# What you should do
Once the line holding "tx_valid_q <= 1'b0;" is found in the listing below, write it out and each later line exactly, up to and including the one holding "default: begin".

___ Dataset excerpts ___

<file path="config.mk">
export PLATFORM = sky130hd
export DESIGN_NAME = fsm_10111_sync_tx_flat
export DESIGN_NICKNAME = d
export VERILOG_FILES = /design/src/rtl/fsm_10111_sync_tx_if.sv /design/src/rtl/fsm_10111_sync_tx.sv /design/src/flat_wrapper.sv
export SDC_FILE = /design/constraint.sdc
export NUM_CORES = 1
export LEC_CHECK = 0
export CAP_MARGIN = 0
export CORE_UTILIZATION = 35
export DETAILED_ROUTE_END_ITERATION = 8
export HOLD_SLACK_MARGIN = 0.1
export PLACE_DENSITY = 0.56
export SKIP_LAST_GASP = 1
export SYNTH_ARGS = -nofsm -noshare
export SYNTH_HDL_FRONTEND = slang
export SYNTH_SLANG_ARGS = --single-unit
</file>
<file path="constraint.sdc">
create_clock -name clk -period 3.5 [get_ports clk]
set_clock_uncertainty 0.15 [all_clocks]
set_input_delay 0.7 -clock clk [delete_from_list [all_inputs] [get_ports clk]]
set_output_delay 0.7 -clock clk [all_outputs]
set_load 0.01 [all_outputs]
</file>
<file path="src/rtl/fsm_10111_sync_tx_if.sv">
// Frame transmitter handshake and serial line bundle.
interface fsm_10111_sync_tx_if #(
  parameter int unsigned DATA_W = 8
);
  logic              start;
  logic [DATA_W-1:0] data_in;
  logic              ready;
  logic              tx_bit;
  logic              tx_valid;
  logic              stuff;
  logic              done;

  modport master (
    output start, data_in,
    input  ready, tx_bit, tx_valid, stuff, done
  );

  modport slave (
    input  start, data_in,
    output ready, tx_bit, tx_valid, stuff, done
  );
endinterface

</file>
<file path="src/rtl/fsm_10111_sync_tx.sv">
// Serial frame transmitter: sync word, bit-stuffed payload, idle gap.
// Stuffing keeps the sync word from reappearing anywhere after the sync field.
module fsm_10111_sync_tx #(
  parameter int unsigned            PAT_LEN    = 5,
  parameter logic [PAT_LEN-1:0]     PATTERN    = PAT_LEN'(5'b10111),
  parameter int unsigned            DATA_W     = 8,
  parameter int unsigned            GAP_CYCLES = 2
) (
  input  logic                    clk,
  input  logic                    rst,
  fsm_10111_sync_tx_if.slave      bus
);

  localparam int unsigned HIST_W  = PAT_LEN - 1;
  localparam int unsigned SHIFT_W = PAT_LEN + DATA_W;
  localparam int unsigned MAX_A   = (PAT_LEN > DATA_W) ? PAT_LEN : DATA_W;
  localparam int unsigned MAX_CNT = (MAX_A > GAP_CYCLES) ? MAX_A : GAP_CYCLES;
  localparam int unsigned CNT_W   = $clog2(MAX_CNT + 1);

  // A stuff bit goes out whenever the history equals the sync word minus its last bit.
  localparam logic [HIST_W-1:0] STUFF_HIST = PATTERN[PAT_LEN-1:1];
  localparam logic              STUFF_BIT  = ~PATTERN[0];

  typedef enum logic [1:0] {
    S_IDLE,
    S_SYNC,
    S_DATA,
    S_GAP
  } state_e;

  state_e              state_q, state_d;
  logic [CNT_W-1:0]    cnt_q, cnt_d;
  logic [SHIFT_W-1:0]  shreg_q, shreg_d;
  logic [HIST_W-1:0]   hist_q, hist_d;
  logic                ready_q, ready_d;
  logic                tx_bit_q, tx_bit_d;
  logic                tx_valid_q, tx_valid_d;
  logic                stuff_q, stuff_d;
  logic                done_q, done_d;

  // State and registered outputs
  always_ff @(posedge clk) begin
    if (rst) begin
      state_q    <= S_IDLE;
      cnt_q      <= '0;
      shreg_q    <= '0;
      hist_q     <= '0;
      ready_q    <= 1'b1;
      tx_bit_q   <= 1'b0;
      tx_valid_q <= 1'b0;
      stuff_q    <= 1'b0;
      done_q     <= 1'b0;
    end else begin
      state_q    <= state_d;
      cnt_q      <= cnt_d;
      shreg_q    <= shreg_d;
      hist_q     <= hist_d;
      ready_q    <= ready_d;
      tx_bit_q   <= tx_bit_d;
      tx_valid_q <= tx_valid_d;
      stuff_q    <= stuff_d;
      done_q     <= done_d;
    end
  end

  // Next state and the line values presented after the coming edge
  always_comb begin
    state_d    = state_q;
    cnt_d      = cnt_q;
    shreg_d    = shreg_q;
    hist_d     = hist_q;
    ready_d    = 1'b0;
    tx_bit_d   = 1'b0;
    tx_valid_d = 1'b0;
    stuff_d    = 1'b0;
    done_d     = 1'b0;

    unique case (state_q)
      S_IDLE: begin
        ready_d = 1'b1;
        if (bus.start && ready_q) begin
          // Sync word and payload share one MSB-first shifter.
          ready_d = 1'b0;
          shreg_d = {PATTERN, bus.data_in};
          cnt_d   = '0;
          state_d = S_SYNC;
        end
      end

      S_SYNC: begin
        tx_valid_d = 1'b1;
        tx_bit_d   = shreg_q[SHIFT_W-1];
        shreg_d    = {shreg_q[SHIFT_W-2:0], 1'b0};
        hist_d     = {hist_q[HIST_W-2:0], tx_bit_d};
        if (cnt_q == CNT_W'(PAT_LEN - 1)) begin
          cnt_d   = '0;
          state_d = S_DATA;
        end else begin
          cnt_d = cnt_q + CNT_W'(1);
        end
      end

      S_DATA: begin
        tx_valid_d = 1'b1;
        if (hist_q == STUFF_HIST) begin
          // Payload bit is held; only the stuff bit goes out this slot.
          stuff_d  = 1'b1;
          tx_bit_d = STUFF_BIT;
        end else begin
          tx_bit_d = shreg_q[SHIFT_W-1];
          shreg_d  = {shreg_q[SHIFT_W-2:0], 1'b0};
          if (cnt_q == CNT_W'(DATA_W - 1)) begin
            done_d  = 1'b1;
            cnt_d   = '0;
            state_d = (GAP_CYCLES == 0) ? S_IDLE : S_GAP;
          end else begin
            cnt_d = cnt_q + CNT_W'(1);
          end
        end
        hist_d = {hist_q[HIST_W-2:0], tx_bit_d};
      end

      S_GAP: begin
        hist_d = {hist_q[HIST_W-2:0], 1'b0};
        if (cnt_q == CNT_W'(GAP_CYCLES - 1)) begin
          cnt_d   = '0;
          state_d = S_IDLE;
        end else begin
          cnt_d = cnt_q + CNT_W'(1);
        end
      end

      default: begin
        state_d = S_IDLE;
        cnt_d   = '0;
      end
    endcase
  end

  assign bus.ready    = ready_q;
  assign bus.tx_bit   = tx_bit_q;
  assign bus.tx_valid = tx_valid_q;
  assign bus.stuff    = stuff_q;
  assign bus.done     = done_q;

endmodule

</file>
<file path="src/flat_wrapper.sv">
// flat-port wrapper written by rule: the top's interface ports become plain ports
module fsm_10111_sync_tx_flat 
#(
  parameter int unsigned            PAT_LEN    = 5,
  parameter logic [PAT_LEN-1:0]     PATTERN    = PAT_LEN'(5'b10111),
  parameter int unsigned            DATA_W     = 8,
  parameter int unsigned            GAP_CYCLES = 2
)
  (clk, rst, bus_start, bus_data_in, bus_ready, bus_tx_bit, bus_tx_valid, bus_stuff, bus_done);
  fsm_10111_sync_tx_if #(.DATA_W(DATA_W)) bus_i ();
  input  logic clk;
  input  logic rst;
  input wire logic [$bits(bus_i.start)-1:0] bus_start;
  input wire logic [$bits(bus_i.data_in)-1:0] bus_data_in;
  output wire logic [$bits(bus_i.ready)-1:0] bus_ready;
  output wire logic [$bits(bus_i.tx_bit)-1:0] bus_tx_bit;
  output wire logic [$bits(bus_i.tx_valid)-1:0] bus_tx_valid;
  output wire logic [$bits(bus_i.stuff)-1:0] bus_stuff;
  output wire logic [$bits(bus_i.done)-1:0] bus_done;
  assign bus_i.start = bus_start;
  assign bus_i.data_in = bus_data_in;
  assign bus_ready = bus_i.ready;
  assign bus_tx_bit = bus_i.tx_bit;
  assign bus_tx_valid = bus_i.tx_valid;
  assign bus_stuff = bus_i.stuff;
  assign bus_done = bus_i.done;
  fsm_10111_sync_tx #(.PAT_LEN(PAT_LEN), .PATTERN(PATTERN), .DATA_W(DATA_W), .GAP_CYCLES(GAP_CYCLES)) u_core (.clk(clk), .rst(rst), .bus(bus_i));
endmodule
</file>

___

# Answer to the exercise
      tx_valid_q <= 1'b0;
      stuff_q    <= 1'b0;
      done_q     <= 1'b0;
    end else begin
      state_q    <= state_d;
      cnt_q      <= cnt_d;
      shreg_q    <= shreg_d;
      hist_q     <= hist_d;
      ready_q    <= ready_d;
      tx_bit_q   <= tx_bit_d;
      tx_valid_q <= tx_valid_d;
      stuff_q    <= stuff_d;
      done_q     <= done_d;
    end
  end

  // Next state and the line values presented after the coming edge
  always_comb begin
    state_d    = state_q;
    cnt_d      = cnt_q;
    shreg_d    = shreg_q;
    hist_d     = hist_q;
    ready_d    = 1'b0;
    tx_bit_d   = 1'b0;
    tx_valid_d = 1'b0;
    stuff_d    = 1'b0;
    done_d     = 1'b0;

    unique case (state_q)
      S_IDLE: begin
        ready_d = 1'b1;
        if (bus.start && ready_q) begin
          // Sync word and payload share one MSB-first shifter.
          ready_d = 1'b0;
          shreg_d = {PATTERN, bus.data_in};
          cnt_d   = '0;
          state_d = S_SYNC;
        end
      end

      S_SYNC: begin
        tx_valid_d = 1'b1;
        tx_bit_d   = shreg_q[SHIFT_W-1];
        shreg_d    = {shreg_q[SHIFT_W-2:0], 1'b0};
        hist_d     = {hist_q[HIST_W-2:0], tx_bit_d};
        if (cnt_q == CNT_W'(PAT_LEN - 1)) begin
          cnt_d   = '0;
          state_d = S_DATA;
        end else begin
          cnt_d = cnt_q + CNT_W'(1);
        end
      end

      S_DATA: begin
        tx_valid_d = 1'b1;
        if (hist_q == STUFF_HIST) begin
          // Payload bit is held; only the stuff bit goes out this slot.
          stuff_d  = 1'b1;
          tx_bit_d = STUFF_BIT;
        end else begin
          tx_bit_d = shreg_q[SHIFT_W-1];
          shreg_d  = {shreg_q[SHIFT_W-2:0], 1'b0};
          if (cnt_q == CNT_W'(DATA_W - 1)) begin
            done_d  = 1'b1;
            cnt_d   = '0;
            state_d = (GAP_CYCLES == 0) ? S_IDLE : S_GAP;
          end else begin
            cnt_d = cnt_q + CNT_W'(1);
          end
        end
        hist_d = {hist_q[HIST_W-2:0], tx_bit_d};
      end

      S_GAP: begin
        hist_d = {hist_q[HIST_W-2:0], 1'b0};
        if (cnt_q == CNT_W'(GAP_CYCLES - 1)) begin
          cnt_d   = '0;
          state_d = S_IDLE;
        end else begin
          cnt_d = cnt_q + CNT_W'(1);
        end
      end

      default: begin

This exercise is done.